Calif. Senate OKs Bill Targeting Online Data Brokers
by Erin Coe, Law 360
A measure that would rein in how consumers’ personal data posted on commercial websites is bought, sold and traded to unregulated third parties cleared the California Senate on Thursday, May 8.
In a 24-8 vote, the state Senate floor approved S.B. 1348, which is being carried by state Sen. Mark DeSaulnier, D-Concord. The legislation would require online data brokers that sell personal information to third parties to allow California residents to opt-out of the sale and public posting of their data upon request.
The bill now moves on to the California Assembly for review.
“Too often, unregulated data brokers are buying, selling and trading the personal information of Californians – raising privacy and safety concerns,” DeSaulnier said in a statement. “S.B. 1348 allows individuals to maintain their constitutional right to personal privacy by giving them the option to opt out of their personal information being displayed or sold online.”
The Privacy Rights Clearinghouse and the American Civil Liberties Union are backing the bill. But the measure has drawn opposition from several groups, including the California Association of Licensed Investigators, the California Chamber of Commerce, the California Restaurant Association, Reed Elsevier PLC and the Direct Marketing Association.
The licensed investigators group claims that the bill could prevent effective investigations that are important for the safety of people in their homes and workplaces, as well as impede the ability of businesses to fight workers’ compensation fraud and combat counterfeit products.
Under the bill, a consumer would be able to review the personal information a data broker owns and could request that it be permanently removed from the broker’s database. The broker would have to remove personal information, including Social Security numbers, financial and medical information, and physical characteristics and descriptions, within 10 days if asked to do so by the individual.
The data broker also would be blocked from reposting personal information or transferring it to another business entity, according to the measure.
S.B. 1348 would make it unlawful for a data broker to solicit or accept a fee to remove personal information from its database. The bill further proposes to allow an individual to bring a civil action against a data broker in violation of the measure and seek damages of $1,000 per violation or actual damages, costs and reasonable attorneys’ fees. The bill seeks to cover data collected by brokers on and after Jan. 1, 2015.

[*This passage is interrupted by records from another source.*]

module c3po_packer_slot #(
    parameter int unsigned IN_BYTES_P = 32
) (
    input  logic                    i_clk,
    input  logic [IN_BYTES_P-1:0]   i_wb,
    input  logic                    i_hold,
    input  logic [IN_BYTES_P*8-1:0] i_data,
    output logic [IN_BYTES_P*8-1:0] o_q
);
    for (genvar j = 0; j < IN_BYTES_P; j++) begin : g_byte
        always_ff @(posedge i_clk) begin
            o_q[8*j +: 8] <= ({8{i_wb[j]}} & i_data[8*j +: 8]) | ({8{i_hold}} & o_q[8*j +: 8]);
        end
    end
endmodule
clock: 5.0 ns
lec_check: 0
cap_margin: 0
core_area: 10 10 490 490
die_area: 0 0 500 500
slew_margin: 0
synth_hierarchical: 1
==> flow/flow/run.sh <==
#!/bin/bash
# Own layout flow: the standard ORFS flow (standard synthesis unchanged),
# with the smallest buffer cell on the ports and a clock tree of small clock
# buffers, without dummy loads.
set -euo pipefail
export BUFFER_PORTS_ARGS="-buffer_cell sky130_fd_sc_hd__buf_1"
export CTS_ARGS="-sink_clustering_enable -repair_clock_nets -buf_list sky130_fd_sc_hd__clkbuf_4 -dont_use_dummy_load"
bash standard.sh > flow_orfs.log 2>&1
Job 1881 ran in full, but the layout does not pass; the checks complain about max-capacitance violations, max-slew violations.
Background: an optimization exercise with open tools, aiming at small area, a short achievable clock period and few clock cycles per item. Do not read the settings as production practice.
Function was checked by simulation only, so behaviour that the tests miss may differ from the original.

## design/flow/design.v

```verilog
package lz77_pkg;
  localparam int DATA_WD = 8;
  localparam int WIN_SIZE = 16;
  localparam int DST_WD = 5;
  localparam int LEN_MAX = 8;
  localparam int LEN_MIN = 3;
  localparam int LEN_WD = 4;
  localparam int BLK_LEN_WD = 8;
  localparam logic [1:0] ST_IDLE = 2'd0;   
  localparam logic [1:0] ST_UPT  = 2'd1;   
  localparam logic [1:0] ST_SCH  = 2'd2;   
endpackage
`timescale 1ns/1ns
import lz77_pkg::*;
module lz77_window (
  input  logic                             clk,
  input  logic                             rstn,
  input  logic                             start_i,
  input  logic [BLK_LEN_WD-1:0]            cfg_len_i,
  input  logic [DATA_WD-1:0]               rd_dat_i,
  input  logic                             tok_pulse_i,
  input  logic [LEN_WD-1:0]                adv_len_i,
  input  logic                             blk_end_i,
  output logic                             rd_val_o,
  output logic                             sch_start_o,
  output logic [WIN_SIZE-1:0][DATA_WD-1:0] win_dat_o,
  output logic [DST_WD-1:0]                win_fill_o,
  output logic [LEN_MAX-1:0][DATA_WD-1:0]  inp_dat_o,
  output logic [LEN_WD-1:0]                inp_fill_o
);
  logic [1:0]                       cur_state_r;
  logic [1:0]                       nxt_state_w;
  logic [BLK_LEN_WD-1:0]            blk_len_r;
  logic [BLK_LEN_WD-1:0]            fet_cnt_r;
  logic [LEN_WD-1:0]                inp_fill_r;
  logic [DST_WD-1:0]                win_fill_r;
  logic [DST_WD-1:0]                win_sum_w;
  logic [WIN_SIZE-1:0][DATA_WD-1:0] win_dat_r;
  logic [WIN_SIZE-1:0][DATA_WD-1:0] win_shf_w;
  logic [LEN_MAX-1:0][DATA_WD-1:0]  inp_dat_r;
  logic [LEN_MAX-1:0][DATA_WD-1:0]  inp_shf_w;
  logic                             start_acc_w;
  logic                             more_w;
  logic                             shift_w;
  assign start_acc_w = (cur_state_r == ST_IDLE) && start_i;
  assign more_w      = (inp_fill_r < LEN_WD'(LEN_MAX)) && (fet_cnt_r < blk_len_r);
  assign rd_val_o    = (cur_state_r == ST_UPT) && more_w;
  assign sch_start_o = (cur_state_r == ST_UPT) && !more_w;
  assign shift_w     = (cur_state_r == ST_SCH) && tok_pulse_i;
  always_comb begin
    nxt_state_w = cur_state_r;
    case (cur_state_r)
      ST_IDLE: if (start_i) nxt_state_w = ST_UPT;
      ST_UPT:  if (!more_w) nxt_state_w = ST_SCH;
      ST_SCH:  if (tok_pulse_i) nxt_state_w = blk_end_i ? ST_IDLE : ST_UPT;
      default: nxt_state_w = ST_IDLE;
    endcase
  end
  always_ff @(posedge clk or negedge rstn) begin
    if (!rstn) begin
      cur_state_r <= ST_IDLE;
    end else begin
      cur_state_r <= nxt_state_w;
    end
  end
  assign win_sum_w = win_fill_r + DST_WD'(adv_len_i);
  always_ff @(posedge clk or negedge rstn) begin
    if (!rstn) begin
      blk_len_r  <= '0;
      fet_cnt_r  <= '0;
      inp_fill_r <= '0;
      win_fill_r <= '0;
    end else if (start_acc_w) begin
      blk_len_r  <= cfg_len_i;
      fet_cnt_r  <= '0;
      inp_fill_r <= '0;
      win_fill_r <= '0;
    end else if (rd_val_o) begin
      fet_cnt_r  <= fet_cnt_r + 1'b1;
      inp_fill_r <= inp_fill_r + 1'b1;
    end else if (shift_w) begin
      inp_fill_r <= inp_fill_r - adv_len_i;
      win_fill_r <= (win_sum_w > DST_WD'(WIN_SIZE)) ? DST_WD'(WIN_SIZE) : win_sum_w;
    end
  end
  always_comb begin
    for (int j = 0; j < WIN_SIZE; j++) begin
      if (j < adv_len_i) begin
        win_shf_w[j] = inp_dat_r[adv_len_i - 1 - j];
      end else begin
        win_shf_w[j] = win_dat_r[j - adv_len_i];
      end
    end
  end
  always_comb begin
    for (int j = 0; j < LEN_MAX; j++) begin
      if (j + adv_len_i < LEN_MAX) begin
        inp_shf_w[j] = inp_dat_r[j + adv_len_i];
      end else begin
        inp_shf_w[j] = '0;
      end
    end
  end
  always_ff @(posedge clk) begin
    if (start_acc_w) begin
      win_dat_r <= '0;
      inp_dat_r <= '0;
    end else if (rd_val_o) begin
      inp_dat_r[inp_fill_r] <= rd_dat_i;
    end else if (shift_w) begin
      win_dat_r <= win_shf_w;
      inp_dat_r <= inp_shf_w;
    end
  end
  assign win_dat_o  = win_dat_r;
  assign win_fill_o = win_fill_r;
  assign inp_dat_o  = inp_dat_r;
  assign inp_fill_o = inp_fill_r;
endmodule
`timescale 1ns/1ns
import lz77_pkg::*;
module lz77_match_search (
  input  logic                             clk,
  input  logic                             rstn,
  input  logic                             sch_start_i,
  input  logic [WIN_SIZE-1:0][DATA_WD-1:0] win_dat_i,
  input  logic [DST_WD-1:0]                win_fill_i,
  input  logic [LEN_MAX-1:0][DATA_WD-1:0]  inp_dat_i,
  input  logic [LEN_WD-1:0]                inp_fill_i,
  output logic                             sch_done_o,
  output logic [LEN_WD-1:0]                best_len_o,
  output logic [DST_WD-1:0]                best_dst_o
);
  logic                busy_r;
  logic [LEN_WD-1:0]   step_r;
  logic [WIN_SIZE-1:0] flg_r;
  logic [WIN_SIZE-1:0] flg_init_w;
  logic [WIN_SIZE-1:0] flg_nxt_w;
  logic [LEN_WD-1:0]   best_len_r;
  logic [DST_WD-1:0]   best_dst_r;
  logic [DST_WD-1:0]   prio_dst_w;
  logic                any_w;
  logic                stop_w;
  always_comb begin
    for (int i = 0; i < WIN_SIZE; i++) begin
      flg_init_w[i] = (i < win_fill_i);
    end
  end
  always_comb begin
    for (int i = 0; i < WIN_SIZE; i++) begin
      if (i < step_r) begin
        flg_nxt_w[i] = 1'b0;
      end else begin
        flg_nxt_w[i] = flg_r[i] && (inp_dat_i[step_r] == win_dat_i[i - step_r]);
      end
    end
  end
  assign any_w = |flg_nxt_w;
  always_comb begin
    prio_dst_w = '0;
    for (int i = WIN_SIZE - 1; i >= 0; i--) begin
      if (flg_nxt_w[i]) begin
        prio_dst_w = DST_WD'(i + 1);
      end
    end
  end
  assign stop_w     = !any_w || (step_r + LEN_WD'(1) == inp_fill_i);
  assign sch_done_o = busy_r && stop_w;
  assign best_len_o = any_w ? step_r + LEN_WD'(1) : best_len_r;
  assign best_dst_o = any_w ? prio_dst_w : best_dst_r;
  always_ff @(posedge clk or negedge rstn) begin
    if (!rstn) begin
      busy_r     <= 1'b0;
      step_r     <= '0;
      flg_r      <= '0;
      best_len_r <= '0;
      best_dst_r <= '0;
    end else if (sch_start_i) begin
      busy_r     <= 1'b1;
      step_r     <= '0;
      flg_r      <= flg_init_w;
      best_len_r <= '0;
      best_dst_r <= '0;
    end else if (busy_r) begin
      if (stop_w) begin
        busy_r <= 1'b0;
      end
      step_r <= step_r + 1'b1;
      flg_r  <= flg_nxt_w;
      if (any_w) begin
        best_len_r <= step_r + LEN_WD'(1);
        best_dst_r <= prio_dst_w;
      end
    end
  end
endmodule
`timescale 1ns/1ns
import lz77_pkg::*;
module lz77_token_out (
  input  logic                  clk,
  input  logic                  rstn,
  input  logic                  start_i,
  input  logic [BLK_LEN_WD-1:0] cfg_len_i,
  input  logic                  sch_done_i,
  input  logic [LEN_WD-1:0]     best_len_i,
  input  logic [DST_WD-1:0]     best_dst_i,
  input  logic [DATA_WD-1:0]    inp_first_i,
  output logic                  val_o,
  output logic                  flg_lit_o,
  output logic [DATA_WD-1:0]    dat_lit_o,
  output logic [LEN_WD-1:0]     dat_len_o,
  output logic [DST_WD-1:0]     dat_dst_o,
  output logic                  flg_lst_o,
  output logic                  done_o,
  output logic                  tok_pulse_o,
  output logic [LEN_WD-1:0]     adv_len_o,
  output logic                  blk_end_o
);
  logic                  run_r;
  logic [BLK_LEN_WD-1:0] blk_len_r;
  logic [BLK_LEN_WD-1:0] emit_cnt_r;
  logic [BLK_LEN_WD-1:0] cnt_nxt_w;
  logic                  val_r;
  logic                  done_r;
  logic                  blk_end_r;
  logic                  lit_r;
  logic [DATA_WD-1:0]    lit_dat_r;
  logic [LEN_WD-1:0]     len_r;
  logic [DST_WD-1:0]     dst_r;
  logic                  start_acc_w;
  logic                  lit_w;
  logic [LEN_WD-1:0]     adv_w;
  assign start_acc_w = start_i && !run_r;
  assign lit_w       = best_len_i < LEN_WD'(LEN_MIN);
  assign adv_w       = lit_w ? LEN_WD'(1) : best_len_i;
  assign cnt_nxt_w   = emit_cnt_r + BLK_LEN_WD'(adv_w);
  always_ff @(posedge clk or negedge rstn) begin
    if (!rstn) begin
      run_r      <= 1'b0;
      blk_len_r  <= '0;
      emit_cnt_r <= '0;
      blk_end_r  <= 1'b0;
    end else if (start_acc_w) begin
      run_r      <= 1'b1;
      blk_len_r  <= cfg_len_i;
      emit_cnt_r <= '0;
      blk_end_r  <= 1'b0;
    end else begin
      if (sch_done_i) begin
        emit_cnt_r <= cnt_nxt_w;
        if (cnt_nxt_w == blk_len_r) begin
          blk_end_r <= 1'b1;
        end
      end
      if (val_r && blk_end_r) begin
        run_r <= 1'b0;
      end
    end
  end
  always_ff @(posedge clk or negedge rstn) begin
    if (!rstn) begin
      val_r  <= 1'b0;
      done_r <= 1'b0;
    end else begin
      val_r  <= sch_done_i;
      done_r <= val_r && blk_end_r;
    end
  end
  always_ff @(posedge clk) begin
    if (sch_done_i) begin
      lit_r     <= lit_w;
      lit_dat_r <= inp_first_i;
      len_r     <= adv_w;
      dst_r     <= lit_w ? '0 : best_dst_i;
    end
  end
  assign val_o       = val_r;
  assign flg_lit_o   = val_r && lit_r;
  assign dat_lit_o   = (val_r && lit_r) ? lit_dat_r : '0;
  assign dat_len_o   = val_r ? len_r : '0;
  assign dat_dst_o   = val_r ? dst_r : '0;
  assign flg_lst_o   = val_r && blk_end_r;
  assign done_o      = done_r;
  assign tok_pulse_o = val_r;
  assign adv_len_o   = len_r;
  assign blk_end_o   = blk_end_r;
endmodule
`timescale 1ns/1ns
import lz77_pkg::*;
module lz77_top (
  input  logic                  clk,
  input  logic                  rstn,
  input  logic                  start_i,
  input  logic [BLK_LEN_WD-1:0] cfg_len_i,
  input  logic [DATA_WD-1:0]    rd_dat_i,
  output logic                  rd_val_o,
  output logic                  val_o,
  output logic                  flg_lit_o,
  output logic [DATA_WD-1:0]    dat_lit_o,
  output logic [LEN_WD-1:0]     dat_len_o,
  output logic [DST_WD-1:0]     dat_dst_o,
  output logic                  flg_lst_o,
  output logic                  done_o
);
  logic                             sch_start;
  logic [WIN_SIZE-1:0][DATA_WD-1:0] win_dat;
  logic [DST_WD-1:0]                win_fill;
  logic [LEN_MAX-1:0][DATA_WD-1:0]  inp_dat;
  logic [LEN_WD-1:0]                inp_fill;
  logic                             sch_done;
  logic [LEN_WD-1:0]                best_len;
  logic [DST_WD-1:0]                best_dst;
  logic                             tok_pulse;
  logic [LEN_WD-1:0]                adv_len;
  logic                             blk_end;
  lz77_window u_window (
    .clk         (clk),
    .rstn        (rstn),
    .start_i     (start_i),
    .cfg_len_i   (cfg_len_i),
    .rd_dat_i    (rd_dat_i),
    .tok_pulse_i (tok_pulse),
    .adv_len_i   (adv_len),
    .blk_end_i   (blk_end),
    .rd_val_o    (rd_val_o),
    .sch_start_o (sch_start),
    .win_dat_o   (win_dat),
    .win_fill_o  (win_fill),
    .inp_dat_o   (inp_dat),
    .inp_fill_o  (inp_fill)
  );
  lz77_match_search u_match_search (
    .clk         (clk),
    .rstn        (rstn),
    .sch_start_i (sch_start),
    .win_dat_i   (win_dat),
    .win_fill_i  (win_fill),
    .inp_dat_i   (inp_dat),
    .inp_fill_i  (inp_fill),
    .sch_done_o  (sch_done),
    .best_len_o  (best_len),
    .best_dst_o  (best_dst)
  );
  lz77_token_out u_token_out (
    .clk         (clk),
    .rstn        (rstn),
    .start_i     (start_i),
    .cfg_len_i   (cfg_len_i),
    .sch_done_i  (sch_done),
    .best_len_i  (best_len),
    .best_dst_i  (best_dst),
    .inp_first_i (inp_dat[0]),
    .val_o       (val_o),
    .flg_lit_o   (flg_lit_o),
    .dat_lit_o   (dat_lit_o),
    .dat_len_o   (dat_len_o),
    .dat_dst_o   (dat_dst_o),
    .flg_lst_o   (flg_lst_o),
    .done_o      (done_o),
    .tok_pulse_o (tok_pulse),
    .adv_len_o   (adv_len),
    .blk_end_o   (blk_end)
  );
endmodule
```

Other bills that deal with consumer data and privacy issues moving through the Legislature include:
– AB2200 by Assembly Speaker John Perez, D-Los Angeles, would create a cybersecurity commission of government and business officials to make recommendations for the Legislature and agencies about how to respond to cyber attacks and protect personal data. The bill is before the Assembly Appropriations Committee.
– AB1442 by Assemblyman Mike Gatto, D-Los Angeles, seeks to restrict the use of student information on social media by school districts, county offices of education and charter schools. The bill requires schools to gather only information that is publicly accessible, give students the opportunity to delete or correct data, destroy records after a certain time and notify parents and guardians of the program. The bill is headed to an Assembly floor vote.
– SB1177 by Senate President Pro Tem Darrell Steinberg, D-Sacramento, is a student privacy bill that seeks to ban the use of student data for commercial use, require providers to use data for school purposes only and ban the sale of student personal information to advertisers and third parties. It heads to the Assembly after passing the Senate.
– SB1348 by Sen. Mark DeSaulnier, D-Concord, would require an opt-out provision for online data brokers who sell information, such as medical conditions and shopping behavior, to remove people’s data from websites and databases. It heads to the Assembly after passing the Senate.
– SB383 by Sen. Hannah-Beth Jackson, D-Santa Barbara, requires online merchants to delete a customer’s address and zip code from records when the information is no longer necessary for fraud detection or for the sale. Apple and other companies successfully pushed for its defeat in 2013, but it passed the Senate after an amendment narrowed the bill’s scope.